Exercise instructions -> Go over the entries and report the lines where the word "pair" occurs.

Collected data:
**********

===== config.mk =====
export PLATFORM = sky130hd
export DESIGN_NAME = matrix_int_divider
export DESIGN_NICKNAME = d
export VERILOG_FILES = /design/src/rtl/matrix_div_pkg.sv /design/src/rtl/scalar_int_divider.sv /design/src/rtl/vector_int_divider.sv /design/src/rtl/matrix_int_divider.sv
export SDC_FILE = /design/constraint.sdc
export NUM_CORES = 1
export LEC_CHECK = 0
export BUFFER_PORTS_ARGS = -buffer_cell sky130_fd_sc_hd__buf_4
export CORE_ASPECT_RATIO = 1.5
export CORE_UTILIZATION = 54
export DETAILED_ROUTE_END_ITERATION = 7
export GPL_TIMING_DRIVEN = 0
export PLACE_DENSITY = 0.74
export SYNTH_ARGS = -nofsm -noshare
export SYNTH_HDL_FRONTEND = slang
export SYNTH_HIERARCHICAL = 1
export SYNTH_SLANG_ARGS = --single-unit

===== constraint.sdc =====
create_clock -name CLK -period 3.1 [get_ports CLK]
set_clock_uncertainty 0.2 [all_clocks]
set_input_delay 0.155 -clock CLK [delete_from_list [all_inputs] [get_ports CLK]]
set_output_delay 0.155 -clock CLK [all_outputs]
set_load 0.01 [all_outputs]

===== src/rtl/matrix_div_pkg.sv =====
/* Shared types for the matrix divider. Operands are unsigned, DATA_W bits wide.
   Every level passes the same operand pair and result structs. */

package matrix_div_pkg;

  ////////////////////////////////////////////////////////////
  // Constants
  ////////////////////////////////////////////////////////////

  // Operand width, fixed here so the structs have a known size
  localparam int DATA_W = 16;

  ////////////////////////////////////////////////////////////
  // Payload structs
  ////////////////////////////////////////////////////////////

  // One element pair, A over B
  typedef struct packed {
    logic [DATA_W-1:0] dividend;
    logic [DATA_W-1:0] divisor;
  } div_operands_t;

  // Quotient and remainder of one pair
  typedef struct packed {
    logic [DATA_W-1:0] quotient;
    logic [DATA_W-1:0] remainder;
  } div_result_t;

  ////////////////////////////////////////////////////////////
  // Controller FSM
  ////////////////////////////////////////////////////////////

  typedef enum logic [1:0] {
    idle    = 2'd0,
    collect = 2'd1,
    divide  = 2'd2
  } div_ctrl_state_t;

endpackage


===== src/rtl/scalar_int_divider.sv =====
/* Iterative unsigned restoring divider, one quotient bit per cycle.
   done follows start by DATA_W + 1 cycles; start while busy is not allowed.
   A zero divisor gives an all-ones quotient and the dividend as remainder. */

module scalar_int_divider
  import matrix_div_pkg::*;
(
  input  logic          CLK,
  input  logic          RST,
  input  logic          start,
  input  div_operands_t operands,
  output logic          done,
  output div_result_t   result
);

  localparam int CNT_W = $clog2(DATA_W + 1);

  ////////////////////////////////////////////////////////////
  // Signals
  ////////////////////////////////////////////////////////////

  logic              busy;
  logic [CNT_W-1:0]  steps_left;
  logic [DATA_W-1:0] divisor_q;
  logic [DATA_W-1:0] quo_q;
  logic [DATA_W-1:0] rem_q;

  // Partial remainder with next dividend bit shifted in
  logic [DATA_W:0]   shifted;
  // Trial subtraction with the borrow in the MSB
  logic [DATA_W:0]   trial;

  assign shifted = {rem_q, quo_q[DATA_W-1]};
  assign trial   = shifted - {1'b0, divisor_q};

  ////////////////////////////////////////////////////////////
  // Step control
  ////////////////////////////////////////////////////////////

  always_ff @(posedge CLK or posedge RST) begin
    if (RST) begin
      busy       <= 1'b0;
      steps_left <= '0;
      done       <= 1'b0;
    end else begin
      done <= 1'b0;
      if (start && !busy) begin
        // Load cycle then DATA_W shift steps
        busy       <= 1'b1;
        steps_left <= CNT_W'(DATA_W);
      end else if (busy) begin
        steps_left <= steps_left - 1'b1;
        // Last step so the result is final on the next cycle
        if (steps_left == CNT_W'(1)) begin
          busy <= 1'b0;
          done <= 1'b1;
        end
      end
    end
  end

  ////////////////////////////////////////////////////////////
  // Datapath
  ////////////////////////////////////////////////////////////

  // Quotient register doubles as dividend shift register
  always_ff @(posedge CLK) begin
    if (start && !busy) begin
      divisor_q <= operands.divisor;
      quo_q     <= operands.dividend;
      rem_q     <= '0;
    end else if (busy) begin
      if (!trial[DATA_W]) begin
        // Divisor fits so keep the difference
        rem_q <= trial[DATA_W-1:0];
        quo_q <= {quo_q[DATA_W-2:0], 1'b1};
      end else begin
        // Restore the shifted remainder
        rem_q <= shifted[DATA_W-1:0];
        quo_q <= {quo_q[DATA_W-2:0], 1'b0};
      end
    end
  end

  // Valid while done is high and until the next load
  assign result = '{quotient: quo_q, remainder: rem_q};

  ////////////////////////////////////////////////////////////
  // Assertions
  ////////////////////////////////////////////////////////////

  // Feeder must wait for done before the next pair
  a_no_start_busy: assert property (@(posedge CLK) disable iff (RST) start |-> !busy)
    else $error("scalar divider started while busy");

  // Load cycle plus DATA_W steps before done
  a_done_latency: assert property (@(posedge CLK) disable iff (RST)
    (start && !busy) |-> ##(DATA_W + 1) done)
    else $error("done did not arrive DATA_W + 1 cycles after start");

endmodule


===== src/rtl/vector_int_divider.sv =====
/* Row sequencer around one scalar divider: one input and one output register stage.
   Only one pair may be outstanding; row_start must mark column 0 of each row. */

module vector_int_divider
  import matrix_div_pkg::*;
#(
  parameter int CONTROL_SIZE = 8
) (
  input  logic                    CLK,
  input  logic                    RST,
  input  logic                    op_valid,
  input  logic                    row_start,
  input  logic [CONTROL_SIZE-1:0] size_j,
  input  div_operands_t           operands,
  output logic                    result_valid,
  output logic                    row_last,
  output div_result_t             result
);

  ////////////////////////////////////////////////////////////
  // Signals
  ////////////////////////////////////////////////////////////

  div_operands_t           op_q;
  logic                    div_start;
  logic                    div_done;
  div_result_t             div_result;

  // One pair in flight
  logic                    busy;
  // Column of the pair in flight
  logic [CONTROL_SIZE-1:0] col_q;
  logic                    accept;

  assign accept = op_valid && !busy;

  ////////////////////////////////////////////////////////////
  // Control
  ////////////////////////////////////////////////////////////

  always_ff @(posedge CLK or posedge RST) begin
    if (RST) begin
      div_start    <= 1'b0;
      busy         <= 1'b0;
      col_q        <= '0;
      result_valid <= 1'b0;
      row_last     <= 1'b0;
    end else begin
      div_start    <= accept;
      result_valid <= div_done;
      // Last column flagged alongside the result
      row_last     <= div_done && (col_q == size_j - 1'b1);
      if (accept) begin
        busy  <= 1'b1;
        col_q <= row_start ? '0 : col_q + 1'b1;
      end else if (div_done) begin
        busy <= 1'b0;
      end
    end
  end

  // Input and output payload stages
  always_ff @(posedge CLK) begin
    if (accept) begin
      op_q <= operands;
    end
    if (div_done) begin
      result <= div_result;
    end
  end

  scalar_int_divider scalar_int_divider_inst (
    .CLK     (CLK),
    .RST     (RST),
    .start   (div_start),
    .operands(op_q),
    .done    (div_done),
    .result  (div_result)
  );

  // Controller must not issue a pair before the previous result
  a_no_overlap: assert property (@(posedge CLK) disable iff (RST) op_valid |-> !busy)
    else $error("operand pair issued while a division is outstanding");

endmodule


===== src/rtl/matrix_int_divider.sv =====
/* Element-wise unsigned matrix divider, row-major, no back-pressure.
   Sizes are sampled on start and must be nonzero; one element in flight at a time.
   Latency from the later operand strobe to data_out_enable is DATA_W + 4 cycles. */

module matrix_int_divider
  import matrix_div_pkg::*;
#(
  parameter int CONTROL_SIZE = 8
) (
  input  logic                    CLK,
  input  logic                    RST,
  input  logic                    start,
  input  logic [CONTROL_SIZE-1:0] size_i,
  input  logic [CONTROL_SIZE-1:0] size_j,
  input  logic                    data_a_in_enable,
  input  logic                    data_b_in_enable,
  input  logic [DATA_W-1:0]       data_a_in,
  input  logic [DATA_W-1:0]       data_b_in,
  output logic                    data_out_enable,
  output logic                    row_end,
  output logic                    ready,
  output div_result_t             result
);

  ////////////////////////////////////////////////////////////
  // Signals
  ////////////////////////////////////////////////////////////

  div_ctrl_state_t         state;

  // Sizes latched on start
  logic [CONTROL_SIZE-1:0] size_i_q;
  logic [CONTROL_SIZE-1:0] size_j_q;
  // Current element position
  logic [CONTROL_SIZE-1:0] row_q;
  logic [CONTROL_SIZE-1:0] col_q;

  logic [DATA_W-1:0]       a_q;
  logic [DATA_W-1:0]       b_q;
  logic                    held_a;
  logic                    held_b;
  // Held already or arriving this cycle
  logic                    a_now;
  logic                    b_now;

  logic                    op_valid;
  logic                    row_start;
  div_operands_t           operands;
  logic                    vec_valid;
  logic                    vec_row_last;
  div_result_t             vec_result;

  assign a_now     = held_a | data_a_in_enable;
  assign b_now     = held_b | data_b_in_enable;
  assign operands  = '{dividend: a_q, divisor: b_q};
  assign row_start = (col_q == '0);

  ////////////////////////////////////////////////////////////
  // Controller FSM
  ////////////////////////////////////////////////////////////

  always_ff @(posedge CLK or posedge RST) begin
    if (RST) begin
      state           <= idle;
      size_i_q        <= '0;
      size_j_q        <= '0;
      row_q           <= '0;
      col_q           <= '0;
      held_a          <= 1'b0;
      held_b          <= 1'b0;
      op_valid        <= 1'b0;
      data_out_enable <= 1'b0;
      row_end         <= 1'b0;
      ready           <= 1'b0;
    end else begin
      // Strobes default low
      op_valid        <= 1'b0;
      data_out_enable <= 1'b0;
      row_end         <= 1'b0;
      ready           <= 1'b0;
      case (state)
        idle: begin
          if (start) begin
            size_i_q <= size_i;
            size_j_q <= size_j;
            row_q    <= '0;
            col_q    <= '0;
            held_a   <= 1'b0;
            held_b   <= 1'b0;
            state    <= collect;
          end
        end
        collect: begin
          if (data_a_in_enable) begin
            held_a <= 1'b1;
          end
          if (data_b_in_enable) begin
            held_b <= 1'b1;
          end
          // Both halves present, hand the pair down
          if (a_now && b_now) begin
            held_a   <= 1'b0;
            held_b   <= 1'b0;
            op_valid <= 1'b1;
            state    <= divide;
          end
        end
        divide: begin
          if (vec_valid) begin
            data_out_enable <= 1'b1;
            row_end         <= vec_row_last;
            if (vec_row_last) begin
              col_q <= '0;
              // Last row done, matrix complete
              if (row_q == size_i_q - 1'b1) begin
                ready <= 1'b1;
                state <= idle;
              end else begin
                row_q <= row_q + 1'b1;
                state <= collect;
              end
            end else begin
              col_q <= col_q + 1'b1;
              state <= collect;
            end
          end
        end
        default: state <= idle;
      endcase
    end
  end

  ////////////////////////////////////////////////////////////
  // Payload registers
  ////////////////////////////////////////////////////////////

  // First strobe of each operand wins
  always_ff @(posedge CLK) begin
    if (state == collect && data_a_in_enable && !held_a) begin
      a_q <= data_a_in;
    end
    if (state == collect && data_b_in_enable && !held_b) begin
      b_q <= data_b_in;
    end
    if (state == divide && vec_valid) begin
      result <= vec_result;
    end
  end

  vector_int_divider #(
    .CONTROL_SIZE(CONTROL_SIZE)
  ) vector_int_divider_inst (
    .CLK         (CLK),
    .RST         (RST),
    .op_valid    (op_valid),
    .row_start   (row_start),
    .size_j      (size_j_q),
    .operands    (operands),
    .result_valid(vec_valid),
    .row_last    (vec_row_last),
    .result      (vec_result)
  );

  // Zero sizes would never reach a row or matrix end
  a_size_nonzero: assert property (@(posedge CLK) disable iff (RST)
    (state == idle && start) |-> (size_i != '0 && size_j != '0))
    else $error("start accepted with a zero matrix size");

endmodule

**********

Task result ->
   Every level passes the same operand pair and result structs. */
  // One element pair, A over B
  // Quotient and remainder of one pair
  // Feeder must wait for done before the next pair
   Only one pair may be outstanding; row_start must mark column 0 of each row. */
  // One pair in flight
  // Column of the pair in flight
  // Controller must not issue a pair before the previous result
    else $error("operand pair issued while a division is outstanding");
          // Both halves present, hand the pair down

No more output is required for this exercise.